Currently, hydrogen production is overwhelmingly dominated by so-called “grey hydrogen”, produced by Steam Methane Reforming (SRM). The emissions associated with SMR are even worse than electricity production with natural gas, and the production cost of “green hydrogen” (produced by electrolysis with green electricity sources) is still high, as the technology is not mature at a large scale. There remains a great barrier to entry in the form of a high infrastructure cost. However, as oil extraction is expected to become more difficult and costly [19], hydrogen production with low-cost green electricity may become more economically viable.
Critically, our simple framework does not model cost in any way. Historically, all efficiency improvements have led to increased travel not decreased emissions because airlines are encouraged to increase profits, with the optimum point being wherever maximum revenue can be extracted. This, once again, leads to the conclusion that demand must be curtailed through policy instruments.
So how can demand be limited? Typical policy instruments such as carbon pricing, beyond being practically impossible to coordinate at a global level, naturally result in increased ticket costs, creating distributional inequalities. Seeing as 1% of the world population has caused 50% of aviation CO2 emissions [20], measures such as frequent flier levies and air miles levies [21], as well as stopping current tax exemptions, may be necessary to decrease aviation demand while raising funds for decarbonization and climate mitigation. However, these frequent fliers represent affluent and powerful parts of the world, and it remains unlikely for such a ‘self-tax’ to be dictated by the Global North.
More positively, modal shift could represent a solution for short-range flights. High-speed rail can represent a clean and comparable solution (for example, Amsterdam to Paris in a Eurostar vs. a KLM Cityhopper), but requires significant infrastructure investments. The COVID-19 pandemic brought online work to unprecedented prominence, and there is no reason why organizations cannot change their travel policies for work-related reasons, such as meetings and conferences. Increased visibility of the climate impact and decarbonization struggles of aviation may lead to further behavior change, which, combined with responsible, coordinated policy instruments, could lead to significant decreases in air travel and subsequent reductions in emissions.

In short, our excursion into the realm of decarbonization should make one thing clear: decarbonizing aviation, though possible, represents a wicked problem with contradicting incentives for the many stakeholders involved.

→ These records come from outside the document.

Source: an optimization exercise on an open RTL-to-GDS flow (aim: small area and a short achievable clock period). Production flows keep margins and buffers that such runs may drop. Only simulation tests tie the RTL to the original design; equivalence was not proved. Power and IR drop assume default switching activity.

[flow/design.v]
`default_nettype none
package fairq_pkg;
   typedef logic [64-1:0]              data_word_t;
   typedef logic [8-1:0]              ctrl_t;
   typedef logic [$clog2(8)-1:0]      queue_idx_t;
   typedef logic [8-1:0]              queue_mask_t;
   typedef logic [19-1:0]         sram_addr_t;
   typedef logic [15:0]                            flow_count_t;
   typedef logic [15:0]                            share_t;
   typedef logic [15:0]                            window_t;
   typedef enum logic [8:0] {
      CTRL_WORD = 9'b0_0000_0001,
      WORD_1    = 9'b0_0000_0010,
      WORD_2    = 9'b0_0000_0100,
      WORD_3    = 9'b0_0000_1000,
      WORD_4    = 9'b0_0001_0000,
      WORD_5    = 9'b0_0010_0000,
      WORD_6    = 9'b0_0100_0000,
      WORD_7    = 9'b0_1000_0000,
      WAIT_EOP  = 9'b1_0000_0000
   } parse_state_t;
   function automatic window_t ones_add(input window_t a, input window_t b);
      logic [16:0] sum;
      sum = {1'b0, a} + {1'b0, b};
      ones_add = sum[15:0] + {15'b0, sum[16]};
   endfunction
endpackage
`default_nettype wire
`timescale 1ns/1ps
`default_nettype none
module fairq_header_parser (
   input  logic                    clk,
   input  logic                    reset,
   input  logic                    in_wr,
   input  fairq_pkg::ctrl_t        in_ctrl,
   input  fairq_pkg::data_word_t   in_data,
   output logic                    ev_open,
   output logic                    ev_close,
   output fairq_pkg::queue_idx_t   dst_queue,
   output logic                    header_word,
   output logic                    rewrite_word,
   output fairq_pkg::queue_idx_t   src_queue
);
   localparam logic [3:0] S_CTRL = 4'd0;
   localparam logic [3:0] S_W1   = 4'd1;
   localparam logic [3:0] S_W2   = 4'd2;
   localparam logic [3:0] S_W3   = 4'd3;
   localparam logic [3:0] S_W4   = 4'd4;
   localparam logic [3:0] S_W5   = 4'd5;
   localparam logic [3:0] S_W6   = 4'd6;
   localparam logic [3:0] S_W7   = 4'd7;
   localparam logic [3:0] S_EOP  = 4'd8;
   logic [3:0]    state;
   logic [3:0]    state_next;
   logic          single_dest;
   logic          web_port;
   logic          word_6_seen;
   logic          hdr_single;
   logic [15:0]   ether_type;
   logic [7:0]    ip_proto;
   logic [15:0]   tcp_src_port;
   logic [15:0]   tcp_dst_port;
   logic          tcp_fin;
   logic          tcp_syn;
   logic          tcp_rst;
   logic          tcp_ack;
   assign ether_type   = in_data[31:16];
   assign ip_proto     = in_data[7:0];
   assign tcp_src_port = in_data[47:32];
   assign tcp_dst_port = in_data[31:16];
   assign tcp_fin      = in_data[0];
   assign tcp_syn      = in_data[1];
   assign tcp_rst      = in_data[2];
   assign tcp_ack      = in_data[4];
   assign web_port = (tcp_src_port == 16'd80) || (tcp_src_port == 16'd5001) ||
                     (tcp_dst_port == 16'd80) || (tcp_dst_port == 16'd5001);
   assign hdr_single = (in_data[7:0] != 8'd0) &&
                       ((in_data[7:0] & (in_data[7:0] - 8'd1)) == 8'd0);
   assign header_word = in_wr && (state == S_CTRL) && (in_ctrl == 8'hFF);
   always_comb begin
      state_next = state;
      if (in_wr) begin
         case (state)
            S_CTRL: if (in_ctrl == 8'hFF) state_next = S_W1;
            S_W1:   state_next = S_W2;
            S_W2:   state_next = (ether_type == 16'h0800) ? S_W3 : S_EOP;
            S_W3:   state_next = (ip_proto == 8'd6) ? S_W4 : S_EOP;
            S_W4:   state_next = S_W5;
            S_W5:   state_next = web_port ? S_W6 : S_EOP;
            S_W6:   state_next = (tcp_ack && !tcp_syn && !tcp_fin && !tcp_rst) ? S_W7 : S_EOP;
            default: state_next = S_EOP;
         endcase
         if (state != S_CTRL && in_ctrl != 8'd0) state_next = S_CTRL;
      end
   end
   always_ff @(posedge clk) begin
      if (reset) state <= S_CTRL;
      else       state <= state_next;
   end
   always_ff @(posedge clk) begin
      if (header_word) begin
         src_queue   <= in_data[16 +: 3];
         single_dest <= hdr_single;
         dst_queue   <= {|(in_data[7:0] & 8'b1111_0000),
                         |(in_data[7:0] & 8'b1100_1100),
                         |(in_data[7:0] & 8'b1010_1010)};
      end
   end
   assign word_6_seen = in_wr && (state == S_W6) && single_dest;
   assign ev_open  = word_6_seen && tcp_syn && tcp_ack;
   assign ev_close = word_6_seen && tcp_fin;
   assign rewrite_word = in_wr && (state == S_W7);
endmodule
`default_nettype wire
`timescale 1ns/1ps
`default_nettype none
module fairq_queue_lane (
   input  logic                   clk,
   input  logic                   reset,
   input  logic                   cap_en,
   input  logic [16:0]            cap_bus,
   input  logic                   open_en,
   input  fairq_pkg::flow_count_t open_bus,
   input  logic                   diff_en,
   input  fairq_pkg::flow_count_t diff_bus,
   input  logic                   set_live,
   output logic                   live,
   output logic [16:0]            cap4,
   output fairq_pkg::flow_count_t open_count,
   output fairq_pkg::flow_count_t flow_diff
);
   always_ff @(posedge clk) begin
      if (cap_en)  cap4       <= cap_bus;
      if (open_en) open_count <= open_bus;
      if (diff_en) flow_diff  <= diff_bus;
   end
   always_ff @(posedge clk) begin
      if (reset)         live <= 1'b0;
      else if (set_live) live <= 1'b1;
   end
endmodule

Airlines and original equipment manufacturers are likely to welcome growth in demand, as their profitability rises with every flight and aircraft sold respectively. However, unlike other sectors, such as energy and transport, it seems that short of vigorous global public intervention, aviation is barreling toward a greater and greater impact on our climate.
Conclusion
As members of the aerospace engineering community, we believe we should not be complacent with the idea that, eventually, aviation will decarbonize. A significant system change of this magnitude requires all hands on deck and, though our main contribution will be in the realm of technological development, even our simple framework shows that it is insufficient. Only if we add our strength to the chorus of voices critical of our current path, and speak up about the necessity of systemic change, can we truly make aviation decarbonize.